■ **Data to use**:
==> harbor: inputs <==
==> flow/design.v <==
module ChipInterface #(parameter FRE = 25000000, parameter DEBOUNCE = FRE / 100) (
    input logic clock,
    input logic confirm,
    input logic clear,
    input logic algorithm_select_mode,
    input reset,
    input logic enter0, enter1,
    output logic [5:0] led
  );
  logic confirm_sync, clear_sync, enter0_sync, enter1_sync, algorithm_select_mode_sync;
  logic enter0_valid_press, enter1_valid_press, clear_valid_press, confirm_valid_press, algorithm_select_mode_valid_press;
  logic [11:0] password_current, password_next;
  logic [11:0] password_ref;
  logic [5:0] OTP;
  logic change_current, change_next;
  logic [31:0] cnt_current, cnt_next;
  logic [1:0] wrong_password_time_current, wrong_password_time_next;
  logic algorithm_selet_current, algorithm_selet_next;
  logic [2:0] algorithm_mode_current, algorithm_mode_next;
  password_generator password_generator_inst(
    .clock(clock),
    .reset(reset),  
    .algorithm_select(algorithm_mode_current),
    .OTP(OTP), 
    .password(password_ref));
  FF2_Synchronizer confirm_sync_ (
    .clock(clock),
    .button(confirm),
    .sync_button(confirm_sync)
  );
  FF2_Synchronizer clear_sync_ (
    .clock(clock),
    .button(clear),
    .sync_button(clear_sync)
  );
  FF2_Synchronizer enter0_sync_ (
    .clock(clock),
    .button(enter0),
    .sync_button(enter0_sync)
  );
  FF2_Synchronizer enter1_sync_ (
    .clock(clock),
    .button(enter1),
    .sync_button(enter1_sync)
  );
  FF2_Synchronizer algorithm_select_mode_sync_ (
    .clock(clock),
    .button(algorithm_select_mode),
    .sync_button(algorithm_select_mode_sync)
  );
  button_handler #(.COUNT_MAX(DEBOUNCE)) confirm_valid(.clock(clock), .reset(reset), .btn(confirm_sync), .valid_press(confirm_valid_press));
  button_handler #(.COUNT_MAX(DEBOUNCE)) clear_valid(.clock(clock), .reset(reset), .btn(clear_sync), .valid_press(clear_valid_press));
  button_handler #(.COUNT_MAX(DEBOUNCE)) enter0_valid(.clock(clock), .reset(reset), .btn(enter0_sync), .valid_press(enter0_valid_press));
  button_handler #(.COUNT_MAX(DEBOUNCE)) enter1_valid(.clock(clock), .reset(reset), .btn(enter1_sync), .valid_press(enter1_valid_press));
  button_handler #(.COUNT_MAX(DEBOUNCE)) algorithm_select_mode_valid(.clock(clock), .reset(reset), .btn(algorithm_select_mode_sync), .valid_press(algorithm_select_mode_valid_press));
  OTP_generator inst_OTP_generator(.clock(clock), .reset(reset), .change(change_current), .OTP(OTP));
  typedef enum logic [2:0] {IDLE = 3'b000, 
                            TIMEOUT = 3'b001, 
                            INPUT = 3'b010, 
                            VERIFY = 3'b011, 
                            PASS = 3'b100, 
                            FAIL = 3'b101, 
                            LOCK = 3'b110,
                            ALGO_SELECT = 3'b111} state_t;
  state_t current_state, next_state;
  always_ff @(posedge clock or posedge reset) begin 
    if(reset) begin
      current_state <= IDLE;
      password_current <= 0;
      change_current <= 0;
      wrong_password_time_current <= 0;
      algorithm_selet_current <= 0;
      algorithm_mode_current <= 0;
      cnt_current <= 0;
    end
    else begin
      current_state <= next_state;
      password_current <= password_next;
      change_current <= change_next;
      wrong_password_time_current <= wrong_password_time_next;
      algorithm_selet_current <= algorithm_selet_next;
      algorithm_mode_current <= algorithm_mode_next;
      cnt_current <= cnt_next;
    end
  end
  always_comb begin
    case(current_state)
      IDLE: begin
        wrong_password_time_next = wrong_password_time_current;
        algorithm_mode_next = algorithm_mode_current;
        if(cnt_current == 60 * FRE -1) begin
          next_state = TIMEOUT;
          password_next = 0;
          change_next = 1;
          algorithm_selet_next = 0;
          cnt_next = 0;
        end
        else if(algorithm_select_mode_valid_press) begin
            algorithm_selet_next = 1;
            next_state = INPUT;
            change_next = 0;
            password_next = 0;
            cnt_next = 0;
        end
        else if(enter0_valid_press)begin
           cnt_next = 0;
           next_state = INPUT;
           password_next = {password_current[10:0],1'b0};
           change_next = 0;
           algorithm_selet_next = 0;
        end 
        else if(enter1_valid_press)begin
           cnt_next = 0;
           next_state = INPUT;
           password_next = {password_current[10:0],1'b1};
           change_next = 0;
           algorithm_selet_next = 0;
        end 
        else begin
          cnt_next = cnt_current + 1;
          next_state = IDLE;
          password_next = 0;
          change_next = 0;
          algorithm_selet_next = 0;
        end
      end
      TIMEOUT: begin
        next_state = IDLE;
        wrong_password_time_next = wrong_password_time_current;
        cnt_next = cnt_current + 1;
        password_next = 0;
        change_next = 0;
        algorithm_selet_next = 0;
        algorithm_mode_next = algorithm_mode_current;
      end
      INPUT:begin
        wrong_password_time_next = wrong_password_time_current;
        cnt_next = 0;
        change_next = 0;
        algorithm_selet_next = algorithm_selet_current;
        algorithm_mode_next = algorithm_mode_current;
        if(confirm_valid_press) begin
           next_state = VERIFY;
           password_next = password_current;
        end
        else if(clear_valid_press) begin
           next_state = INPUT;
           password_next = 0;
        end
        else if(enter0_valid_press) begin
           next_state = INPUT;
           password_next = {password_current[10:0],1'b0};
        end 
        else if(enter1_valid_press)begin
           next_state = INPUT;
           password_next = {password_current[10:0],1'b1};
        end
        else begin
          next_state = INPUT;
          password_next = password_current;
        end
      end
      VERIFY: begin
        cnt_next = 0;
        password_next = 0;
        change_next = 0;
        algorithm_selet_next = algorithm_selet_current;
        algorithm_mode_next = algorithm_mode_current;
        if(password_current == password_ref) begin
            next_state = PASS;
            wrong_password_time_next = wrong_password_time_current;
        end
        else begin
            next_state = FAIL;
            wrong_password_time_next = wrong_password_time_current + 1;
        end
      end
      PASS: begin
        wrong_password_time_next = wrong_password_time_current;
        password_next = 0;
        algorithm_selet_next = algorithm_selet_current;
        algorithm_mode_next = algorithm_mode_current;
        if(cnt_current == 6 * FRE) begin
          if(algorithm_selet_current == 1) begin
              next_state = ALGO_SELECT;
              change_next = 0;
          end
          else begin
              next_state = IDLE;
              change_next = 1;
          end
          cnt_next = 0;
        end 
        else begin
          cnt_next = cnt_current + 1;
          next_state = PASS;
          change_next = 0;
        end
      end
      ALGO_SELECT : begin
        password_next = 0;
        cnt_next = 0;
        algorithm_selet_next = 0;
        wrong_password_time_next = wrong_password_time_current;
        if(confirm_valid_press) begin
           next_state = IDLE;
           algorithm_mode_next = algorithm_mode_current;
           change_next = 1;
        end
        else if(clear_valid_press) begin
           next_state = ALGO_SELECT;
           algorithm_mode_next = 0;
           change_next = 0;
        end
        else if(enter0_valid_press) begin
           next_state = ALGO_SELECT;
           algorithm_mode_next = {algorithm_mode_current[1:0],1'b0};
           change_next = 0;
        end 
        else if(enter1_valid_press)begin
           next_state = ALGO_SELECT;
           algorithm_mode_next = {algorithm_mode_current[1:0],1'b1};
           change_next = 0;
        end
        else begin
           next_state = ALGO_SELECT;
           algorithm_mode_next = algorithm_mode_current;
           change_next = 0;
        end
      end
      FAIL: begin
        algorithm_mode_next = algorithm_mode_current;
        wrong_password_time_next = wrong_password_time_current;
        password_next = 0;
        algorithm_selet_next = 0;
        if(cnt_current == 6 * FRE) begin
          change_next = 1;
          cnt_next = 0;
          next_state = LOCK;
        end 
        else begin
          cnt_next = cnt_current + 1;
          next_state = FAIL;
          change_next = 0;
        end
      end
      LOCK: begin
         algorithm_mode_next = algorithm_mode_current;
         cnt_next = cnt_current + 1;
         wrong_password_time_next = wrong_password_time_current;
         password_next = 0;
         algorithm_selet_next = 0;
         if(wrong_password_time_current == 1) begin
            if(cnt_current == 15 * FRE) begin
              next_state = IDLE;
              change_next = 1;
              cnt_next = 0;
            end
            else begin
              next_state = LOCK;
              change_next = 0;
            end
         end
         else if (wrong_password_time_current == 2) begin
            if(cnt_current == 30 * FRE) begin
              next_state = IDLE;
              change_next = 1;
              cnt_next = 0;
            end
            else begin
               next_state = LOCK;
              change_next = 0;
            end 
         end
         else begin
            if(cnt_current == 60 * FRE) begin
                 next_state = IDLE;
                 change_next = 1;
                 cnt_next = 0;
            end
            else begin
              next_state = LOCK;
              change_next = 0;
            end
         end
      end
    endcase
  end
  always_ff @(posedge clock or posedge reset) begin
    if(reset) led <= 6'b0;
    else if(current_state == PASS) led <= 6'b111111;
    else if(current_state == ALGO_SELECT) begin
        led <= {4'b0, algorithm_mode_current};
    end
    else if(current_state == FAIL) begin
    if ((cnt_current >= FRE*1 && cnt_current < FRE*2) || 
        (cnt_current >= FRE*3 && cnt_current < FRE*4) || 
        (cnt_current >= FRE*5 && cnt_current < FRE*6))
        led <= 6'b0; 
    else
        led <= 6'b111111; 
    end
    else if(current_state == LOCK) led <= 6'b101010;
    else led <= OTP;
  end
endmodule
run 1:
Design non_restoring_divider, start of the top module:
module non_restoring_divider #(
    parameter DATA_WIDTH = 32
) (
    input  logic                    clk_i,
    input  logic                    clk_en_i,
    input  logic                    rst_n_i,
    input  logic [DATA_WIDTH - 1:0] dividend_i,
    input  logic [DATA_WIDTH - 1:0] divisor_i,
    input  logic                    data_valid_i,
    output logic [DATA_WIDTH - 1:0] quotient_o,
    output logic [DATA_WIDTH - 1:0] remainder_o,
    output logic                    divide_by_zero_o,
    output logic                    data_valid_o,
    output logic                    idle_o
);
Settings: LEC_CHECK=0, ABC_AREA=1, CAP_MARGIN=20, CORE_MARGIN=2, CORE_UTILIZATION=69, CTS_CLUSTER_DIAMETER=332, CTS_CLUSTER_SIZE=96, SLEW_MARGIN=20, TNS_END_PERCENT=5; clock period 3.79 ns.
run.sh (not shown) runs the stock make flow with config.mk's settings and CLKGATE_MAP_FILE=.
Run 1 finished all stages; layout check result: FAIL, due to negative setup slack.
For run 2, these inputs were changed with respect to run 1:
Settings: CORE_UTILIZATION changed from 69 to 52; CTS_CLUSTER_DIAMETER removed (was 332); TNS_END_PERCENT removed (was 5); ABC_AREA removed (was 1); CTS_CLUSTER_SIZE removed (was 96); the clock period (ns, I/O delays scaled along) changed from 3.79 to 4.58.
## What came out
Of run 1 and run 2, just one finished clean: run 2.
Run 1 ran in full, but the layout does not pass; the checks complain about negative setup slack.
Looking at multiplexer share of the synthesized area, run 2 sits above run 1.
[compare] base=run 1 new=run 2: number of cell instances on the worst register-to-register path moved up; post-synthesis cell area moved down; final sequential cell count level.
remainder_o[15] as the capturing instance or port of the critical path was reported by run 1, and remainder_o[25] by run 2.
Routed length per placed instance sits higher in run 2 than in run 1.
In run 2 the portion of total power attributed to the clock network turned out 1.4 points higher than in run 1.
Compared to run 1, run 2 has switching component of the power 36% lower.
Sort run 1 and run 2 by setup slack after layout asc -> top: run 1
In terms of final-layout worst hold slack, run 2 and run 1 differ only marginally.
Combinational gate count in run 2 vs run 1: down 523
### run 2 -> run 3
Settings: CELL_PAD_IN_SITES_DETAIL_PLACEMENT now 2, previously not set; CORE_UTILIZATION now 64, was 52; the clock period (ns, I/O delays scaled along) now 6.0, was 4.58.
==> results <==
- Run 3 has width of the die below what run 2 had.
- Run 3 did not run to completion, as it errored out during 3_5_place_dp.
- | total number of placement rows | run 3 vs run 2 | about 10% lower |
- Against run 2, run 3 reports a area of the core region that is lower.
Input-level comparison between run 4 and run 3:
Settings: TNS_END_PERCENT newly set to 90; CORE_ASPECT_RATIO newly set to 1.43; CORE_UTILIZATION changed from 64 to 40; CTS_CLUSTER_DIAMETER newly set to 275; CELL_PAD_IN_SITES_DETAIL_PLACEMENT removed (was 2); CTS_CLUSTER_SIZE newly set to 98.
Findings:
Run 4: done, clean on timing, DRC and antenna
What run 4 reported for floorplan die width has to be multiplied by 0.947 to get the figure for run 3.
Reported for run 4 and run 3, floorplan net count turned out identical to the last digit.
Number of synthesized flops with an enable pin across run 4 and run 3: no real change.
Per the comparison of run 4 with run 3, chip area from the yosys synthesis statistics held, initial core utilization went down 25 points, full die area went up 58%.
Run 4 against run 3: average cell area after synthesis has remained practically unchanged, number of placement rows now larger, final weighted congestion in routability-driven placement lower, floorplan die height shows an increase of 50%.
### run 4 -> run 5
Settings: CORE_ASPECT_RATIO now 0.5, was 1.43; TNS_END_PERCENT now 15, was 90; CTS_CLUSTER_SIZE now 97, was 98.
==> results <==
Highest achievable clock rate shrinks slightly when moving from run 4 to run 5.
The cell leakage power of run 5 was superior to that of run 4.
Measured against each other, run 5 and run 4 differ in number of global-route vias before repair, the lower figure coming from run 5.

* * *

== run D ==
The RTL this note starts from:
==> flow/design.v <==
module non_restoring_divider #(
    parameter DATA_WIDTH = 32
) (
    input  logic                    clk_i,
    input  logic                    clk_en_i,
    input  logic                    rst_n_i,
    input  logic [DATA_WIDTH - 1:0] dividend_i,
    input  logic [DATA_WIDTH - 1:0] divisor_i,
    input  logic                    data_valid_i,
    output logic [DATA_WIDTH - 1:0] quotient_o,
    output logic [DATA_WIDTH - 1:0] remainder_o,
    output logic                    divide_by_zero_o,
    output logic                    data_valid_o,
    output logic                    idle_o
);
    localparam COUNTER_WIDTH = $clog2(DATA_WIDTH);
    typedef enum logic [1:0] {IDLE, DIVIDE, RESTORE} fsm_state_t;
    typedef struct packed {
        logic                    rem_sign;
        logic [DATA_WIDTH - 1:0] remainder;
        logic [DATA_WIDTH - 1:0] quotient;
    } result_t;
    fsm_state_t state_CRT, state_NXT;
        always_ff @(posedge clk_i) begin : state_register
            if (!rst_n_i) begin
                state_CRT <= IDLE;
            end else if (clk_en_i) begin
                state_CRT <= state_NXT;
            end
        end : state_register
    result_t partial_CRT, partial_NXT;
    logic [DATA_WIDTH - 1:0] divisor_CRT, divisor_NXT;
        always_ff @(posedge clk_i) begin : datapath_register
            if (clk_en_i) begin
                partial_CRT <= partial_NXT;
                divisor_CRT <= divisor_NXT;
            end
        end : datapath_register
    logic [COUNTER_WIDTH - 1:0] iter_count_CRT, iter_count_NXT;
        always_ff @(posedge clk_i) begin : counter 
            if (clk_en_i) begin
                iter_count_CRT <= iter_count_NXT;
            end
        end : counter 
    logic divide_by_zero_CRT, divide_by_zero_NXT;
        always_ff @(posedge clk_i) begin : status_register
            if (!rst_n_i) begin
                divide_by_zero_CRT <= 1'b0;
            end else if (clk_en_i) begin
                divide_by_zero_CRT <= divide_by_zero_NXT;
            end
        end : status_register
    result_t pair_shifted;
        always_comb begin : fsm_logic 
            divide_by_zero_NXT = divide_by_zero_CRT;
            iter_count_NXT = iter_count_CRT;
            partial_NXT = partial_CRT;
            divisor_NXT = divisor_CRT;
            state_NXT = state_CRT;
            pair_shifted = 'b0;
            remainder_o = partial_CRT.remainder;
            data_valid_o = 1'b0;
            idle_o = 1'b0;
            case (state_CRT) 
                IDLE: begin 
                    if (data_valid_i) begin
                        state_NXT = DIVIDE;
                    end
                    divide_by_zero_NXT = (divisor_i == '0);
                    partial_NXT.rem_sign = 1'b0;
                    partial_NXT.quotient = dividend_i;
                    partial_NXT.remainder = '0;
                    divisor_NXT = divisor_i;
                    iter_count_NXT = '0;
                    idle_o = 1'b1;
                end
                DIVIDE: begin
                    state_NXT = (iter_count_CRT == (DATA_WIDTH - 1)) ? RESTORE : state_CRT;
                    iter_count_NXT = iter_count_CRT + 1;
                    pair_shifted = partial_CRT << 1; 
                    if (partial_CRT.rem_sign) begin
                        {partial_NXT.rem_sign, partial_NXT.remainder} = {pair_shifted.rem_sign, pair_shifted.remainder} + divisor_CRT;
                    end else begin
                        {partial_NXT.rem_sign, partial_NXT.remainder} = {pair_shifted.rem_sign, pair_shifted.remainder} - divisor_CRT;
                    end
                    partial_NXT.quotient = {pair_shifted.quotient[DATA_WIDTH - 1:1], !partial_NXT.rem_sign};
                end
                RESTORE: begin
                    state_NXT = IDLE;
                    data_valid_o = 1'b1;
                    idle_o = 1'b0;
                    if (partial_CRT.rem_sign) begin
                        {partial_NXT.rem_sign, partial_NXT.remainder} = {partial_CRT.rem_sign, partial_CRT.remainder} + divisor_CRT;
                    end
                    remainder_o = partial_NXT.remainder;
                end
            endcase
        end : fsm_logic
    assign quotient_o = partial_CRT.quotient;
    assign divide_by_zero_o = divide_by_zero_CRT;
endmodule
Settings: LEC_CHECK=0, CAP_MARGIN=20, CORE_MARGIN=2, CORE_UTILIZATION=68, CTS_CLUSTER_DIAMETER=28, CTS_CLUSTER_SIZE=36, HOLD_SLACK_MARGIN=-0.04, MAX_ROUTING_LAYER=met4, SLEW_MARGIN=20, TNS_END_PERCENT=55; clock period 4.19 ns.
The layout from run D, despite a flow that completed every stage, fails the layout checks, with the failing checks listed as negative setup slack.
Input-level comparison between run B and run D:
# run D
export LEC_CHECK = 0
export CAP_MARGIN = 20
export CORE_MARGIN = 2
export CORE_UTILIZATION = 68
export CTS_CLUSTER_DIAMETER = 28
export CTS_CLUSTER_SIZE = 36
export HOLD_SLACK_MARGIN = -0.04
export MAX_ROUTING_LAYER = met4
export SLEW_MARGIN = 20
export TNS_END_PERCENT = 55
create_clock -name core_clock -period 4.19 [get_ports {clk_i}]
# run B
export LEC_CHECK = 0
export CAP_MARGIN = 20
export CORE_MARGIN = 2
export CORE_UTILIZATION = 40
export SLEW_MARGIN = 20
create_clock -name core_clock -period 6.0 [get_ports {clk_i}]
==> comparison <==
Run B went all the way through the flow, and no timing, DRC or antenna check failed.
Against run D, run B comes in 42 lower on count of instances resized after the clock tree is built.
There was hardly any difference in met1 layer wirelength in the final routing between run D and run B.
NOTE: number of cells in the finished layout apart from fillers in run B exceeds that of run D
On run B: number of well-tap cells placed is 60% higher than what run D gave.
Power is estimated from default activity; no workload was simulated.
## synth_top
module synth_top(
    input clk,
    input rst,
    input btnL,
    input [15:0] sw,
    output [3:0] led,
	output pmod_1,	 
	output pmod_2,	 
	output pmod_4	 
    );
    wire trigger_noise;
    debounce dn(trigger_noise, btnL, clk);
    assign led = sw[3:0];
    assign pmod_2 = 1'd1;	 
    assign pmod_4 = 1'd1;	 
    wire sample_tick;
    wire noise_tick;
    wire rst_n;
    button br(clk, rst, rst_n);
    clock_divider cd(
        clk,
        rst_n,
        16'd1024,
        sample_tick
    );
    clock_divider cdn(
        clk,
        rst_n,
        {16'd0, 16'b1110_1110_0110_0001},
        noise_tick
    );
    wire wnotecd, wnotecd2;
    clock_divider cdnote(
        clk,
        rst_n,
        32'd250_000,
        wnotecd
    );
    clock_divider cdnote2(
        clk,
        rst_n,
        32'd125_000,
        wnotecd2
    );
    reg [15:0] pulse1_wave_len;
    reg [15:0] pulse2_wave_len;
    reg [15:0] tri_wave_len;
    parameter [0:31] score_amp1 = 32'b1111_1111_1111_1111_0000_0000_0000_0000;
    parameter [0:31] score_amp2 = 32'b1000_0010_1000_0000_0000_0000_0000_0000;
    reg [4:0] score_ptr;
    always @(posedge clk) begin
        if (score_ptr == 5'd0) begin
            pulse2_wave_len <= 16'd148;
        end else begin
            pulse2_wave_len <= 16'd187;
        end
        if (~rst_n) begin
            tri_wave_len <= 16'd1493;
        end else begin
            if (wnotecd) begin
                if (tri_wave_len == 16'd747) begin
                    tri_wave_len <= 16'd1493;
                end else begin
                    tri_wave_len <= 16'd747;
                end
            end else begin
                tri_wave_len <= tri_wave_len;
            end
        end
        if (~rst_n) begin
            pulse1_wave_len <= 16'd373;
        end else begin
            if (wnotecd2) begin
                if (pulse1_wave_len == 16'd373) begin
                    pulse1_wave_len <= 16'd333;
                end else if (pulse1_wave_len == 16'd333) begin
                    pulse1_wave_len <= 16'd296;
                end else if (pulse1_wave_len == 16'd296) begin
                    pulse1_wave_len <= 16'd249;
                end else begin
                    pulse1_wave_len <= 16'd373;
                end
            end else begin
  ...
Size: ~290 flip-flops, roughly 53000 µm² of cells after synthesis.
Settings: LEC_CHECK=0, ABC_AREA=1, CAP_MARGIN=0, CORE_MARGIN=2, CORE_UTILIZATION=70, CTS_CLUSTER_DIAMETER=383, CTS_CLUSTER_SIZE=34, GPL_ROUTABILITY_DRIVEN=1, PLACE_DENSITY=0.64, SLEW_MARGIN=20; clock period 69.3 ns.
run.sh (not shown) runs the stock make flow with config.mk's settings and CLKGATE_MAP_FILE=.
The baseline ended with an error in 5_1_grt.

■ **Work instructions**:
If a line in the entries contains the word "reset", copy that line out.

■ **Response to the task**:
    input reset,
    .reset(reset),  
  button_handler #(.COUNT_MAX(DEBOUNCE)) confirm_valid(.clock(clock), .reset(reset), .btn(confirm_sync), .valid_press(confirm_valid_press));
  button_handler #(.COUNT_MAX(DEBOUNCE)) clear_valid(.clock(clock), .reset(reset), .btn(clear_sync), .valid_press(clear_valid_press));
  button_handler #(.COUNT_MAX(DEBOUNCE)) enter0_valid(.clock(clock), .reset(reset), .btn(enter0_sync), .valid_press(enter0_valid_press));
  button_handler #(.COUNT_MAX(DEBOUNCE)) enter1_valid(.clock(clock), .reset(reset), .btn(enter1_sync), .valid_press(enter1_valid_press));
  button_handler #(.COUNT_MAX(DEBOUNCE)) algorithm_select_mode_valid(.clock(clock), .reset(reset), .btn(algorithm_select_mode_sync), .valid_press(algorithm_select_mode_valid_press));
  OTP_generator inst_OTP_generator(.clock(clock), .reset(reset), .change(change_current), .OTP(OTP));
  always_ff @(posedge clock or posedge reset) begin 
    if(reset) begin
  always_ff @(posedge clock or posedge reset) begin
    if(reset) led <= 6'b0;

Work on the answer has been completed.